- Data:
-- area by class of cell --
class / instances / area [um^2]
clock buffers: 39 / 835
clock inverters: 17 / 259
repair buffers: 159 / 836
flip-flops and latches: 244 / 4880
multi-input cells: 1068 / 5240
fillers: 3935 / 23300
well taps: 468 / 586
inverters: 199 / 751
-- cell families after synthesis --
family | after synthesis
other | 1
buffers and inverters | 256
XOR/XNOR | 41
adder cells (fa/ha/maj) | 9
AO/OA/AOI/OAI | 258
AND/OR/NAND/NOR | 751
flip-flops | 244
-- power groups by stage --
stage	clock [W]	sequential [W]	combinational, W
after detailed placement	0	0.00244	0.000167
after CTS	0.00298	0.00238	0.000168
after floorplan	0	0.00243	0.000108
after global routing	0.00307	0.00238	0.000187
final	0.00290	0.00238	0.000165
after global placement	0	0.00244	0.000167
<file path="config.mk">
export PLATFORM = sky130hd
export DESIGN_NAME = addr_decode_shadow
export DESIGN_NICKNAME = d
export VERILOG_FILES = /design/src/logic/addr_map_pkg.sv /design/src/logic/addr_decode_shadow.sv /design/src/logic/pclk_divider.sv
export SDC_FILE = /design/constraint.sdc
export NUM_CORES = 1
export LEC_CHECK = 0
export BUFFER_PORTS_ARGS = -buffer_cell sky130_fd_sc_hd__buf_4
export CAP_MARGIN = 20
export CORE_MARGIN = 5
export CORE_UTILIZATION = 48
export DETAILED_ROUTE_END_ITERATION = 6
export PLACE_DENSITY = 0.79
export SETUP_SLACK_MARGIN = 0.2
export SLEW_MARGIN = 20
export SYNTH_ARGS = -nofsm -noshare
export SYNTH_HDL_FRONTEND = slang
export SYNTH_HIERARCHICAL = 1
export SYNTH_SLANG_ARGS = --single-unit
</file>
<file path="constraint.sdc">
create_clock -name core_clk_i -period 1.9 [get_ports core_clk_i]
set_clock_uncertainty 0.15 [all_clocks]
set_input_delay 0.095 -clock core_clk_i [delete_from_list [all_inputs] [get_ports core_clk_i]]
set_output_delay 0.095 -clock core_clk_i [all_outputs]
set_load 0.05 [all_outputs]
</file>
## src/rtl/ssr_pkg.sv

```systemverilog
// Package of register map, selector codes and timing constants
package ssr_pkg;
  // ----------------------------------------------------------------
  // Register byte offsets
  // ----------------------------------------------------------------
  localparam logic [7:0] OFS_PLACE = 8'h00;
  localparam logic [7:0] OFS_IO_SEL1 = 8'h04;
  localparam logic [7:0] OFS_IO_SEL2 = 8'h08;
  localparam logic [7:0] OFS_KP_SEL = 8'h0C;
  localparam logic [7:0] OFS_FB_SEL = 8'h10;
  localparam logic [7:0] OFS_PANEL = 8'h14;
  localparam logic [7:0] OFS_MAX_FREQ = 8'h18;
  localparam logic [7:0] OFS_SPD_SHARE = 8'h1C;
  localparam logic [7:0] OFS_LOAD_SHARE = 8'h20;
  localparam logic [7:0] OFS_JOG = 8'h24;
  localparam logic [7:0] OFS_MPOT_STEP = 8'h28;
  localparam logic [7:0] OFS_PRESET1 = 8'h2C;
  localparam logic [7:0] OFS_PRESET7 = 8'h44;
  localparam logic [7:0] OFS_FREQ_MON = 8'h48;
  localparam logic [7:0] OFS_TORQ_MON = 8'h4C;
  // ----------------------------------------------------------------
  // Field widths and reset values
  // ----------------------------------------------------------------
  localparam int SEL_W = 5;
  localparam int PLACE_W = 2;
  localparam int SHARE_FRAC = 10;
  localparam logic [15:0] SHARE_ONE = 16'h0400;
  localparam logic [15:0] MAX_FREQ_RST = 16'h1388;
  // ----------------------------------------------------------------
  // Control places and selector codes
  // ----------------------------------------------------------------
  localparam logic [1:0] PLACE_IO = 2'h0;
  localparam logic [1:0] PLACE_KEYPAD = 2'h1;
  localparam logic [1:0] PLACE_FBUS = 2'h2;
  localparam logic [4:0] SRC_AI1 = 5'h00;
  localparam logic [4:0] SRC_AI2 = 5'h01;
  localparam logic [4:0] SRC_SUM = 5'h02;
  localparam logic [4:0] SRC_DIFF12 = 5'h03;
  localparam logic [4:0] SRC_DIFF21 = 5'h04;
  localparam logic [4:0] SRC_PROD = 5'h05;
  localparam logic [4:0] SRC_JOY1 = 5'h06;
  localparam logic [4:0] SRC_JOY2 = 5'h07;
  localparam logic [4:0] SRC_PANEL = 5'h08;
  localparam logic [4:0] SRC_FBUS = 5'h09;
  localparam logic [4:0] SRC_MPOT = 5'h0A;
  localparam logic [4:0] SRC_MIN = 5'h0B;
  localparam logic [4:0] SRC_MAX = 5'h0C;
  localparam logic [4:0] SRC_MAXF = 5'h0D;
  localparam logic [4:0] SRC_PICK = 5'h0E;
  localparam logic [4:0] SRC_ENC1 = 5'h0F;
  localparam logic [4:0] SRC_ENC2 = 5'h10;
  localparam logic [4:0] SRC_LAST_IO = 5'h10;
  localparam logic [4:0] SRC_LAST_PANEL = 5'h09;
  // ----------------------------------------------------------------
  // Digital input bit positions
  // ----------------------------------------------------------------
  localparam int DIN_W = 8;
  localparam int DI_TOGGLE = 0;
  localparam int DI_JOG = 1;
  localparam int DI_REV = 2;
  localparam int DI_PRESET0 = 3;
  localparam int DI_UP = 6;
  localparam int DI_DOWN = 7;
  // ----------------------------------------------------------------
  // Timing
  // ----------------------------------------------------------------
  localparam int CLK_MHZ = 200;
  localparam int MPOT_TICK_US = 1000;
  localparam int MPOT_TICK_CYC = MPOT_TICK_US * CLK_MHZ;
endpackage

```

## src/rtl/ssr_speed_ref_sel.sv

```systemverilog
// Speed reference selector with overrides, share scaling and APB bank
// Behaviour
// On I/O place, reference source follows the first I/O selector code.
// Code 2 sums inputs, 3 gives one minus two, 4 two minus one.
// Code 5 gives the scaled product of both analogue inputs.
// Codes 6 and 7 pass analogue one or two as signed joystick.
// Code 8 selects the panel value, code 9 the fieldbus reference.
// Code 10 uses a motor potentiometer raised and lowered by inputs.
// Code 11 gives the smaller, code 12 the larger analogue input.
// Code 13 uses the maximum frequency setting as reference.
// Code 14 lets toggle pick input; otherwise toggle picks selector.
// Codes 15 and 16 read encoder one or two; two needs option.
// On keypad place, keypad selector codes 0 to 9 apply.
// On fieldbus place, fieldbus selector codes 0 to 9 apply.
// Second I/O selector has same codes, used when toggle selects it.
// Selected reference scaled by speed share, shown as monitor.
// Torque reference scaled by load share.
// Jog input wins over presets, negated under reverse.
// Three preset inputs form an index; zero keeps basic reference.
// Active preset speed is negated under reverse.
// Without jog or preset the selected reference passes unchanged.
// Undefined selector codes give a zero reference.
`timescale 1ns/1ps
module ssr_speed_ref_sel #(
  parameter int W = 16,
  parameter bit DOUBLE_ENC = 1'b0,
  parameter int MPOT_TICK = ssr_pkg::MPOT_TICK_CYC
) (
  input wire logic pclk,
  input wire logic presetn,
  input wire logic psel,
  input wire logic penable,
  input wire logic pwrite,
  input wire logic [7:0] paddr,
  input wire logic [31:0] pwdata,
  output logic [31:0] prdata,
  output logic pready,
  output logic pslverr,
  input wire logic signed [W-1:0] analog_in_one,
  input wire logic signed [W-1:0] analog_in_two,
  input wire logic signed [W-1:0] fbus_freq_ref,
  input wire logic signed [W-1:0] enc_one_speed,
  input wire logic signed [W-1:0] enc_two_speed,
  input wire logic signed [W-1:0] torque_ref_in,
  input wire logic [ssr_pkg::DIN_W-1:0] din_pins,
  output logic signed [W-1:0] freq_ref_out,
  output logic signed [W-1:0] torque_ref_out
);
  import ssr_pkg::*;

  localparam int XW = 2 * W + 2;
  localparam logic signed [XW-1:0] HI_LIM = XW'((1 << (W - 1)) - 1);
  localparam logic signed [XW-1:0] LO_LIM = ~HI_LIM;

  // ----------------------------------------------------------------
  // Arithmetic helpers
  // ----------------------------------------------------------------
  function automatic logic signed [XW-1:0] ext(input logic signed [W-1:0] v);
    ext = {{(W + 2){v[W-1]}}, v};
  endfunction

  // Clamp so that wide sums never wrap round into the opposite sign
  function automatic logic signed [W-1:0] sat(input logic signed [XW-1:0] v);
    if (v > HI_LIM) begin
      sat = HI_LIM[W-1:0];
    end else if (v < LO_LIM) begin
      sat = LO_LIM[W-1:0];
    end else begin
      sat = v[W-1:0];
    end
  endfunction

  // Share is unsigned with SHARE_FRAC fraction bits
  function automatic logic signed [W-1:0] scale(
    input logic signed [W-1:0] v, input logic [15:0] share);
    logic signed [XW-1:0] p;
    p = ext(v) * $signed({{(XW - 16){1'b0}}, share});
    scale = sat(p >>> SHARE_FRAC);
  endfunction

  // ----------------------------------------------------------------
  // Register bank
  // ----------------------------------------------------------------
  logic [PLACE_W-1:0] place_reg;
  logic [SEL_W-1:0] io_sel1_reg;
  logic [SEL_W-1:0] io_sel2_reg;
  logic [SEL_W-1:0] kp_sel_reg;
  logic [SEL_W-1:0] fb_sel_reg;
  logic signed [W-1:0] panel_freq_value_reg;
  logic signed [W-1:0] max_freq_reg;
  logic [15:0] spd_share_reg;
  logic [15:0] load_share_reg;
  logic signed [W-1:0] jog_reg;
  logic signed [W-1:0] mpot_step_reg;
  logic signed [W-1:0] preset_reg [1:7];
  logic signed [W-1:0] mpot_reg;
  logic [31:0] tick_cnt_reg;
  logic [DIN_W-1:0] dsync1_reg;
  logic [DIN_W-1:0] dsync2_reg;
  logic [DIN_W-1:0] dsync3_reg;
  logic [DIN_W-1:0] din_reg;

  // APB decode; one wait state, completion when pready is high
  wire access = psel && penable;
  wire done = access && pready;
  wire wr_en = done && pwrite && mapped; // Refused writes never land
  wire [5:0] widx = paddr[7:2];
  wire is_preset = paddr >= OFS_PRESET1 && paddr <= OFS_PRESET7;
  wire [2:0] pidx = 3'(widx - OFS_PRESET1[7:2] + 6'h01);
  wire mapped = paddr[1:0] == 2'b00 && paddr <= OFS_TORQ_MON;

  // Read selection
  logic [31:0] rd_data;
  always_comb begin
    rd_data = 32'h0000_0000;
    case (paddr)
      OFS_PLACE: rd_data = 32'(place_reg);
      OFS_IO_SEL1: rd_data = 32'(io_sel1_reg);
      OFS_IO_SEL2: rd_data = 32'(io_sel2_reg);
      OFS_KP_SEL: rd_data = 32'(kp_sel_reg);
      OFS_FB_SEL: rd_data = 32'(fb_sel_reg);
      OFS_PANEL: rd_data = 32'($unsigned(panel_freq_value_reg));
      OFS_MAX_FREQ: rd_data = 32'($unsigned(max_freq_reg));
      OFS_SPD_SHARE: rd_data = 32'(spd_share_reg);
      OFS_LOAD_SHARE: rd_data = 32'(load_share_reg);
      OFS_JOG: rd_data = 32'($unsigned(jog_reg));
      OFS_MPOT_STEP: rd_data = 32'($unsigned(mpot_step_reg));
      OFS_FREQ_MON: rd_data = 32'($unsigned(freq_ref_out));
      OFS_TORQ_MON: rd_data = 32'($unsigned(torque_ref_out));
      default: begin
        if (is_preset) begin
          rd_data = 32'($unsigned(preset_reg[pidx]));
        end
      end
    endcase
  end

  // Bus answer, registered one cycle after the access phase opens
  always_ff @(posedge pclk or negedge presetn) begin
    if (!presetn) begin
      pready <= 1'b0;
      pslverr <= 1'b0;
      prdata <= 32'h0000_0000;
    end else begin
      pready <= access && !pready;
      pslverr <= access && !pready && !mapped;
      prdata <= (access && !pready && !pwrite) ? rd_data : 32'h0000_0000;
    end
  end

  // Writes land only at the completing edge
  always_ff @(posedge pclk or negedge presetn) begin
    if (!presetn) begin
      place_reg <= PLACE_IO;
      io_sel1_reg <= SRC_AI1;
      io_sel2_reg <= SRC_AI2;
      kp_sel_reg <= SRC_PANEL;
      fb_sel_reg <= SRC_FBUS;
      panel_freq_value_reg <= '0;
      max_freq_reg <= W'(MAX_FREQ_RST);
      spd_share_reg <= SHARE_ONE;
      load_share_reg <= SHARE_ONE;
      jog_reg <= '0;
      mpot_step_reg <= '0;
      for (int i = 1; i <= 7; i++) begin
        preset_reg[i] <= '0;
      end
    end else if (wr_en) begin
      case (paddr)
        OFS_PLACE: place_reg <= pwdata[PLACE_W-1:0];
        OFS_IO_SEL1: io_sel1_reg <= pwdata[SEL_W-1:0];
        OFS_IO_SEL2: io_sel2_reg <= pwdata[SEL_W-1:0];
        OFS_KP_SEL: kp_sel_reg <= pwdata[SEL_W-1:0];
        OFS_FB_SEL: fb_sel_reg <= pwdata[SEL_W-1:0];
        OFS_PANEL: panel_freq_value_reg <= pwdata[W-1:0];
        OFS_MAX_FREQ: max_freq_reg <= pwdata[W-1:0];
        OFS_SPD_SHARE: spd_share_reg <= pwdata[15:0];
        OFS_LOAD_SHARE: load_share_reg <= pwdata[15:0];
        OFS_JOG: jog_reg <= pwdata[W-1:0];
        OFS_MPOT_STEP: mpot_step_reg <= pwdata[W-1:0];
        default: begin
          if (is_preset) begin
            preset_reg[pidx] <= pwdata[W-1:0];
          end
        end
      endcase
    end
  end

  // ----------------------------------------------------------------
  // Digital input conditioning
  // ----------------------------------------------------------------
  // Three stages; a change counts once stages two and three agree
  always_ff @(posedge pclk or negedge presetn) begin
    if (!presetn) begin
      dsync1_reg <= '0;
      dsync2_reg <= '0;
      dsync3_reg <= '0;
      din_reg <= '0;
    end else begin
      dsync1_reg <= din_pins;
      dsync2_reg <= dsync1_reg;
      dsync3_reg <= dsync2_reg;
      din_reg <= (dsync2_reg == dsync3_reg) ? dsync3_reg : din_reg;
    end
  end

  wire toggle = din_reg[DI_TOGGLE];
  wire jog = din_reg[DI_JOG];
  wire rev = din_reg[DI_REV];
  wire [2:0] preset_idx = din_reg[DI_PRESET0 +: 3];
  wire up = din_reg[DI_UP];
  wire down = din_reg[DI_DOWN];

  // ----------------------------------------------------------------
  // Motor potentiometer
  // ----------------------------------------------------------------
  // up/down ramp
  // Steps at a fixed tick, clamped to the frequency limit both ways
  wire tick = tick_cnt_reg == 32'(MPOT_TICK - 1);
  wire signed [XW-1:0] mpot_up = ext(mpot_reg) + ext(mpot_step_reg);
  wire signed [XW-1:0] mpot_dn = ext(mpot_reg) - ext(mpot_step_reg);
  wire signed [W-1:0] mpot_next =
    (up && !down) ? (mpot_up > ext(max_freq_reg) ? max_freq_reg :
                     mpot_up[W-1:0]) :
    (down && !up) ? (mpot_dn < -ext(max_freq_reg) ? W'(-max_freq_reg) :
                     mpot_dn[W-1:0]) : mpot_reg;

  always_ff @(posedge pclk or negedge presetn) begin
    if (!presetn) begin
      tick_cnt_reg <= 32'h0000_0000;
      mpot_reg <= '0;
    end else begin
      tick_cnt_reg <= tick ? 32'h0000_0000 : tick_cnt_reg + 32'h0000_0001;
      mpot_reg <= tick ? mpot_next : mpot_reg;
    end
  end

  // ----------------------------------------------------------------
  // Source selection
  // ----------------------------------------------------------------
  // toggle picks the second selector
  // code 14 keeps toggle for the input pick instead
  wire [SEL_W-1:0] io_code =
    (toggle && io_sel1_reg != SRC_PICK) ? io_sel2_reg : io_sel1_reg;
  // I/O place codes
  // keypad place codes
  // fieldbus place codes
  wire [SEL_W-1:0] act_code = place_reg == PLACE_IO ? io_code :
    place_reg == PLACE_KEYPAD ? kp_sel_reg : fb_sel_reg;
  // undefined codes or places give zero
  wire code_ok = place_reg == PLACE_IO ? act_code <= SRC_LAST_IO :
    place_reg == PLACE_KEYPAD || place_reg == PLACE_FBUS ?
    act_code <= SRC_LAST_PANEL : 1'b0;

  // combined analogue terms, saturated
  wire signed [W-1:0] ai_sum = sat(ext(analog_in_one) + ext(analog_in_two));
  wire signed [W-1:0] ai_d12 = sat(ext(analog_in_one) - ext(analog_in_two));
  wire signed [W-1:0] ai_d21 = sat(ext(analog_in_two) - ext(analog_in_one));
  // product in full-scale fraction, so 100 % x 100 % is 100 %
  wire signed [W-1:0] ai_prod =
    sat((ext(analog_in_one) * ext(analog_in_two)) >>> (W - 1));
  // smaller and larger input
  wire one_lt = analog_in_one < analog_in_two;
  wire signed [W-1:0] ai_min = one_lt ? analog_in_one : analog_in_two;
  wire signed [W-1:0] ai_max = one_lt ? analog_in_two : analog_in_one;

  logic signed [W-1:0] base_ref;
  always_comb begin
    base_ref = '0;
    case (act_code)
      SRC_AI1: base_ref = analog_in_one;
      SRC_AI2: base_ref = analog_in_two;
      SRC_SUM: base_ref = ai_sum;
      SRC_DIFF12: base_ref = ai_d12;
      SRC_DIFF21: base_ref = ai_d21;
      SRC_PROD: base_ref = ai_prod;
      // joystick inputs keep their sign
      SRC_JOY1: base_ref = analog_in_one;
      SRC_JOY2: base_ref = analog_in_two;
      // panel and fieldbus values
      SRC_PANEL: base_ref = panel_freq_value_reg;
      SRC_FBUS: base_ref = fbus_freq_ref;
      SRC_MPOT: base_ref = mpot_reg;
      SRC_MIN: base_ref = ai_min;
      SRC_MAX: base_ref = ai_max;
      // limit used as reference
      SRC_MAXF: base_ref = max_freq_reg;
      SRC_PICK: base_ref = toggle ? analog_in_two : analog_in_one;
      // second encoder only with the option fitted
      SRC_ENC1: base_ref = enc_one_speed;
      SRC_ENC2: base_ref = DOUBLE_ENC ? enc_two_speed : '0;
      default: base_ref = '0;
    endcase
    if (!code_ok) begin
      base_ref = '0;
    end
  end

  // ----------------------------------------------------------------
  // Overrides and share scaling
  // ----------------------------------------------------------------
  // jog first, direction follows reverse
  // preset index picks a stored speed
  // preset sign follows reverse
  // otherwise the basic reference passes unchanged
  wire signed [W-1:0] const_ref = jog ? jog_reg : preset_reg[preset_idx];
  wire signed [W-1:0] const_dir = rev ? sat(-ext(const_ref)) : const_ref;
  wire signed [W-1:0] over_ref =
    (jog || preset_idx != 3'h0) ? const_dir : base_ref;

  // Registered so the monitor and outputs never glitch
  always_ff @(posedge pclk or negedge presetn) begin
    if (!presetn) begin
      freq_ref_out <= '0;
      torque_ref_out <= '0;
    end else begin
      // speed share on the jog, preset or selected reference
      freq_ref_out <= scale(over_ref, spd_share_reg);
      // load share on torque
      torque_ref_out <= scale(torque_ref_in, load_share_reg);
    end
  end

  // ----------------------------------------------------------------
  // Checks
  // ----------------------------------------------------------------
  wire plain_io = place_reg == PLACE_IO && !toggle && !jog &&
    preset_idx == 3'h0 && spd_share_reg == SHARE_ONE;

  a_io_first_sel: assert property (@(posedge pclk) disable iff (!presetn)
    plain_io && io_sel1_reg == SRC_AI1 |=>
    freq_ref_out == $past(analog_in_one))
    else $error("io place does not follow first selector");

  a_diff_path: assert property (@(posedge pclk) disable iff (!presetn)
    plain_io && io_sel1_reg == SRC_DIFF12 |=>
    freq_ref_out == $past(ai_d12))
    else $error("difference source wrong");

  a_min_path: assert property (@(posedge pclk) disable iff (!presetn)
    plain_io && io_sel1_reg == SRC_MIN |=>
    freq_ref_out <= $past(analog_in_one) &&
    freq_ref_out <= $past(analog_in_two) &&
    (freq_ref_out == $past(analog_in_one) ||
    freq_ref_out == $past(analog_in_two)))
    else $error("minimum source not smaller");

  a_max_freq_src: assert property (@(posedge pclk) disable iff (!presetn)
    plain_io && io_sel1_reg == SRC_MAXF |=>
    freq_ref_out == $past(max_freq_reg))
    else $error("max frequency source wrong");

  a_panel_range: assert property (@(posedge pclk) disable iff (!presetn)
    place_reg == PLACE_KEYPAD && kp_sel_reg > SRC_LAST_PANEL &&
    !jog && preset_idx == 3'h0 |=> freq_ref_out == '0)
    else $error("undefined keypad code not zero");

  a_jog_reverse: assert property (@(posedge pclk) disable iff (!presetn)
    jog && rev && spd_share_reg == SHARE_ONE |=>
    freq_ref_out == $past(sat(-ext(jog_reg))))
    else $error("jog not negated under reverse");

  a_preset_pick: assert property (@(posedge pclk) disable iff (!presetn)
    !jog && !rev && preset_idx != 3'h0 &&
    spd_share_reg == SHARE_ONE |=> freq_ref_out == $past(const_ref))
    else $error("preset index wrong");

  a_load_share: assert property (@(posedge pclk) disable iff (!presetn)
    load_share_reg == SHARE_ONE |=>
    torque_ref_out == $past(torque_ref_in))
    else $error("unity load share changed torque");

  a_apb_wait: assert property (@(posedge pclk) disable iff (!presetn)
    access && !pready |=> pready ##1 !pready)
    else $error("apb answer not one wait state");

  c_jog: cover property (@(posedge pclk) disable iff (!presetn)
    jog && rev);
  c_preset7: cover property (@(posedge pclk) disable iff (!presetn)
    !jog && preset_idx == 3'h7);
  c_mpot_move: cover property (@(posedge pclk) disable iff (!presetn)
    tick && up && !down);
  c_bus_error: cover property (@(posedge pclk) disable iff (!presetn)
    done && pslverr);
endmodule

```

- Problem description: Gather each line in the entries above where the string "widx" is found.

- Output for this task:
  wire [5:0] widx = paddr[7:2];
  wire [2:0] pidx = 3'(widx - OFS_PRESET1[7:2] + 6'h01);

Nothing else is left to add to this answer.